Stored entries:

=== Section Start ===

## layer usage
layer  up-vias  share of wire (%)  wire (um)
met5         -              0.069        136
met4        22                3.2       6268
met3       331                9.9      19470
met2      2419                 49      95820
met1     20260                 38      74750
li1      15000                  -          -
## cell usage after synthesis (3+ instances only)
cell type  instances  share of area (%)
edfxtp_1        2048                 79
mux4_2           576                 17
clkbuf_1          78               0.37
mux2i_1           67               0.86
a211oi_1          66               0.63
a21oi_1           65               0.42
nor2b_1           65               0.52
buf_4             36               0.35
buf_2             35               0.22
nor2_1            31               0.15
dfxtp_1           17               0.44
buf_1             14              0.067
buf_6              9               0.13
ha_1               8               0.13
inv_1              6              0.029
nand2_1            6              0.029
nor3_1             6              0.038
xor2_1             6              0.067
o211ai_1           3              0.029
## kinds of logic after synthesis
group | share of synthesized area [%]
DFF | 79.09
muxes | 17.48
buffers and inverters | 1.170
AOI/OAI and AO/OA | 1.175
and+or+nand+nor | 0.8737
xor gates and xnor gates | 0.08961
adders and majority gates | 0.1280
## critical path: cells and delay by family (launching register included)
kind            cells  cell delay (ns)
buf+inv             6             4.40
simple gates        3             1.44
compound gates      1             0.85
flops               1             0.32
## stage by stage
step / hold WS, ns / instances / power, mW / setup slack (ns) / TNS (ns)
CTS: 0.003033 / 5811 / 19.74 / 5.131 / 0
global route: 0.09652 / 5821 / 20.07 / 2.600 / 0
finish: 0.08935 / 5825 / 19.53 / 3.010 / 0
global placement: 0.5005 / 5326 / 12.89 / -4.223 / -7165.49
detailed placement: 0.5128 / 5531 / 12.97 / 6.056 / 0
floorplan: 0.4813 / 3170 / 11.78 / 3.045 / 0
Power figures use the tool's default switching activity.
===== config.mk =====
export PLATFORM = sky130hd
export DESIGN_NAME = bitonic_merger
export DESIGN_NICKNAME = d
export VERILOG_FILES = /design/src/merge_sort_pkg.sv /design/src/bitonic_merger.sv
export VERILOG_INCLUDE_DIRS = /design/src
export SDC_FILE = /design/constraint.sdc
export NUM_CORES = 2
export LEC_CHECK = 0
export ABC_AREA = 0
export BUFFER_PORTS_ARGS = -buffer_cell sky130_fd_sc_hd__buf_2
export CORE_ASPECT_RATIO = 1.5
export CORE_MARGIN = 2
export CORE_UTILIZATION = 45
export CTS_BUF_LIST = sky130_fd_sc_hd__clkbuf_2
export DETAILED_ROUTE_END_ITERATION = 6
export GPL_TIMING_DRIVEN = 0
export SYNTH_ARGS = -nofsm -noshare
export SYNTH_HDL_FRONTEND = slang
export SYNTH_SLANG_ARGS = --single-unit

===== constraint.sdc =====
create_clock -name i_clk -period 14.45 [get_ports i_clk]
set_clock_uncertainty 0.2 [all_clocks]
set_input_delay 4.335 -clock i_clk [delete_from_list [all_inputs] [get_ports i_clk]]
set_output_delay 4.335 -clock i_clk [all_outputs]
set_load 0.1 [all_outputs]

===== src/merge_sort_consts.svh =====
`ifndef MERGE_SORT_CONSTS_SVH
`define MERGE_SORT_CONSTS_SVH

// width of one unsigned key.
`define MS_KEY_W 32

// keys per tuple, kept in ascending order.
`define MS_KEYS 4

// entries in each tuple FIFO.
`define MS_FIFO_DEPTH 16

// control stops dequeuing when the output FIFO holds this many tuples.
// The three spare entries absorb the tuples still moving through the merger.
`define MS_OUT_STALL_LEVEL 13

`endif

===== src/merge_sort_pkg.sv =====
`default_nettype none

`include "merge_sort_consts.svh"

package merge_sort_pkg;

   typedef logic [`MS_KEY_W-1:0] key_t;

   // index 0 holds the smallest key.
   typedef key_t [`MS_KEYS-1:0] tuple_t;

   typedef struct packed {
      logic   valid;   // a tuple enters the merger this cycle.
      logic   prime;   // load the kept half only, emit nothing.
      logic   flush;   // emit the kept half.
      logic   term;    // emit the terminator tuple.
      tuple_t data;
   } merge_cmd_t;

   typedef enum logic [1:0] {
      ST_PRIME,
      ST_MERGE,
      ST_FLUSH,
      ST_TERM
   } ctrl_state_t;

endpackage

`default_nettype wire


===== src/bitonic_merger.sv =====
`timescale 1ns/10ps
`default_nettype none

`include "merge_sort_consts.svh"

module bitonic_merger (
   input  wire                              i_clk,
   input  wire                              i_reset,
   input  wire merge_sort_pkg::merge_cmd_t  i_cmd,
   output logic                             o_valid,
   output merge_sort_pkg::tuple_t           o_tuple
);

   localparam int N = 2 * `MS_KEYS;

   merge_sort_pkg::tuple_t          kept;
   merge_sort_pkg::tuple_t          low;
   merge_sort_pkg::tuple_t          high;
   merge_sort_pkg::key_t [N-1:0]    lvl0;
   merge_sort_pkg::key_t [N-1:0]    lvl1;
   merge_sort_pkg::key_t [N-1:0]    lvl2;
   merge_sort_pkg::key_t [N-1:0]    lvl3;

   // the new tuple rises and the reversed kept tuple falls, so lvl0 is bitonic.
   always_comb begin
      for (int i = 0; i < `MS_KEYS; i++) begin
         lvl0[i]           = i_cmd.data[i];
         lvl0[i+`MS_KEYS]  = kept[`MS_KEYS-1-i];
      end
   end

   // half cleaner across the full eight keys.
   always_comb begin
      for (int i = 0; i < 4; i++) begin
         lvl1[i]   = (lvl0[i] <= lvl0[i+4]) ? lvl0[i] : lvl0[i+4];
         lvl1[i+4] = (lvl0[i] <= lvl0[i+4]) ? lvl0[i+4] : lvl0[i];
      end
   end

   always_comb begin
      for (int h = 0; h < N; h += 4) begin
         for (int i = h; i < h + 2; i++) begin
            lvl2[i]   = (lvl1[i] <= lvl1[i+2]) ? lvl1[i] : lvl1[i+2];
            lvl2[i+2] = (lvl1[i] <= lvl1[i+2]) ? lvl1[i+2] : lvl1[i];
         end
      end
   end

   always_comb begin
      for (int i = 0; i < N; i += 2) begin
         lvl3[i]   = (lvl2[i] <= lvl2[i+1]) ? lvl2[i] : lvl2[i+1];
         lvl3[i+1] = (lvl2[i] <= lvl2[i+1]) ? lvl2[i+1] : lvl2[i];
      end
   end

   always_comb begin
      for (int i = 0; i < `MS_KEYS; i++) begin
         low[i]  = lvl3[i];
         high[i] = lvl3[i+`MS_KEYS];
      end
   end

   always_ff @(posedge i_clk) begin
      if (i_reset) begin
         kept    <= '0;
         o_valid <= 1'b0;
      end else begin
         o_valid <= (i_cmd.valid & ~i_cmd.prime) | i_cmd.flush | i_cmd.term;
         if (i_cmd.flush || i_cmd.term) begin
            kept <= '0;   // the next stream starts from an empty kept half.
         end else if (i_cmd.valid && i_cmd.prime) begin
            kept <= i_cmd.data;
         end else if (i_cmd.valid) begin
            kept <= high;
         end
      end
   end

   always_ff @(posedge i_clk) begin
      if (i_cmd.flush) begin
         o_tuple <= kept;
      end else if (i_cmd.term) begin
         o_tuple <= '0;
      end else if (i_cmd.valid) begin
         o_tuple <= low;
      end
   end

endmodule

`default_nettype wire
==> src/merge_sort_consts.svh <==
`ifndef MERGE_SORT_CONSTS_SVH
`define MERGE_SORT_CONSTS_SVH

// width of one unsigned key.
`define MS_KEY_W 32

// keys per tuple, kept in ascending order.
`define MS_KEYS 4

// entries in each tuple FIFO.
`define MS_FIFO_DEPTH 16

// control stops dequeuing when the output FIFO holds this many tuples.
// The three spare entries absorb the tuples still moving through the merger.
`define MS_OUT_STALL_LEVEL 13

`endif
==> src/merge_sort_pkg.sv <==
`default_nettype none

`include "merge_sort_consts.svh"

package merge_sort_pkg;

   typedef logic [`MS_KEY_W-1:0] key_t;

   // index 0 holds the smallest key.
   typedef key_t [`MS_KEYS-1:0] tuple_t;

   typedef struct packed {
      logic   valid;   // a tuple enters the merger this cycle.
      logic   prime;   // load the kept half only, emit nothing.
      logic   flush;   // emit the kept half.
      logic   term;    // emit the terminator tuple.
      tuple_t data;
   } merge_cmd_t;

   typedef enum logic [1:0] {
      ST_PRIME,
      ST_MERGE,
      ST_FLUSH,
      ST_TERM
   } ctrl_state_t;

endpackage

`default_nettype wire

==> src/merge_control.sv <==
`timescale 1ns/10ps
`default_nettype none

`include "merge_sort_consts.svh"

module merge_control (
   input  wire                                    i_clk,
   input  wire                                    i_reset,
   input  wire merge_sort_pkg::tuple_t            i_a_head,
   input  wire                                    i_a_empty,
   input  wire merge_sort_pkg::tuple_t            i_b_head,
   input  wire                                    i_b_empty,
   input  wire [$clog2(`MS_FIFO_DEPTH+1)-1:0]     i_out_count,
   output logic                                   o_a_deq,
   output logic                                   o_b_deq,
   output merge_sort_pkg::merge_cmd_t             o_cmd
);

   localparam int CNT_W = $clog2(`MS_FIFO_DEPTH + 1);

   merge_sort_pkg::ctrl_state_t state;
   merge_sort_pkg::ctrl_state_t state_next;
   logic                        a_term;
   logic                        b_term;
   logic                        a_lte_b;
   logic                        sel_a;
   logic                        heads_ok;
   logic                        out_stall;

   // a zero minimum key marks the terminator tuple.
   assign a_term  = (i_a_head[0] == '0);
   assign b_term  = (i_b_head[0] == '0);
   assign a_lte_b = (i_a_head[0] <= i_b_head[0]);

   // ties go to A. A terminator on one side hands the pick to the other.
   assign sel_a = b_term | (~a_term & a_lte_b);

   assign heads_ok  = ~i_a_empty & ~i_b_empty;
   assign out_stall = (i_out_count >= CNT_W'(`MS_OUT_STALL_LEVEL));

   always_comb begin
      state_next = state;
      o_a_deq    = 1'b0;
      o_b_deq    = 1'b0;
      o_cmd      = '0;
      case (state)
         merge_sort_pkg::ST_PRIME,
         merge_sort_pkg::ST_MERGE: begin
            if (heads_ok && !out_stall) begin
               if (a_term && b_term) begin
                  // nothing is kept after an empty merge, so skip the flush.
                  if (state == merge_sort_pkg::ST_PRIME) begin
                     state_next = merge_sort_pkg::ST_TERM;
                  end else begin
                     state_next = merge_sort_pkg::ST_FLUSH;
                  end
               end else begin
                  o_cmd.valid = 1'b1;
                  o_cmd.prime = (state == merge_sort_pkg::ST_PRIME);
                  o_cmd.data  = sel_a ? i_a_head : i_b_head;
                  o_a_deq     = sel_a;
                  o_b_deq     = ~sel_a;
                  state_next  = merge_sort_pkg::ST_MERGE;
               end
            end
         end
         merge_sort_pkg::ST_FLUSH: begin
            if (!out_stall) begin
               o_cmd.flush = 1'b1;
               state_next  = merge_sort_pkg::ST_TERM;
            end
         end
         merge_sort_pkg::ST_TERM: begin
            if (!out_stall) begin
               o_cmd.term = 1'b1;
               o_a_deq    = 1'b1;   // both heads are terminators here.
               o_b_deq    = 1'b1;
               state_next = merge_sort_pkg::ST_PRIME;
            end
         end
         default: state_next = merge_sort_pkg::ST_PRIME;
      endcase
   end

   always_ff @(posedge i_clk) begin
      if (i_reset) begin
         state <= merge_sort_pkg::ST_PRIME;
      end else begin
         state <= state_next;
      end
   end

endmodule

`default_nettype wire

=== Section End ===

* **Task requirements**
Using the entries shown above, reproduce verbatim the lines from the line bearing "step / hold" to the line bearing "floorplan: 0.4813 / 3170 / 11.78 / 3.045 / 0", inclusive.

* **Written response**
step / hold WS, ns / instances / power, mW / setup slack (ns) / TNS (ns)
CTS: 0.003033 / 5811 / 19.74 / 5.131 / 0
global route: 0.09652 / 5821 / 20.07 / 2.600 / 0
finish: 0.08935 / 5825 / 19.53 / 3.010 / 0
global placement: 0.5005 / 5326 / 12.89 / -4.223 / -7165.49
detailed placement: 0.5128 / 5531 / 12.97 / 6.056 / 0
floorplan: 0.4813 / 3170 / 11.78 / 3.045 / 0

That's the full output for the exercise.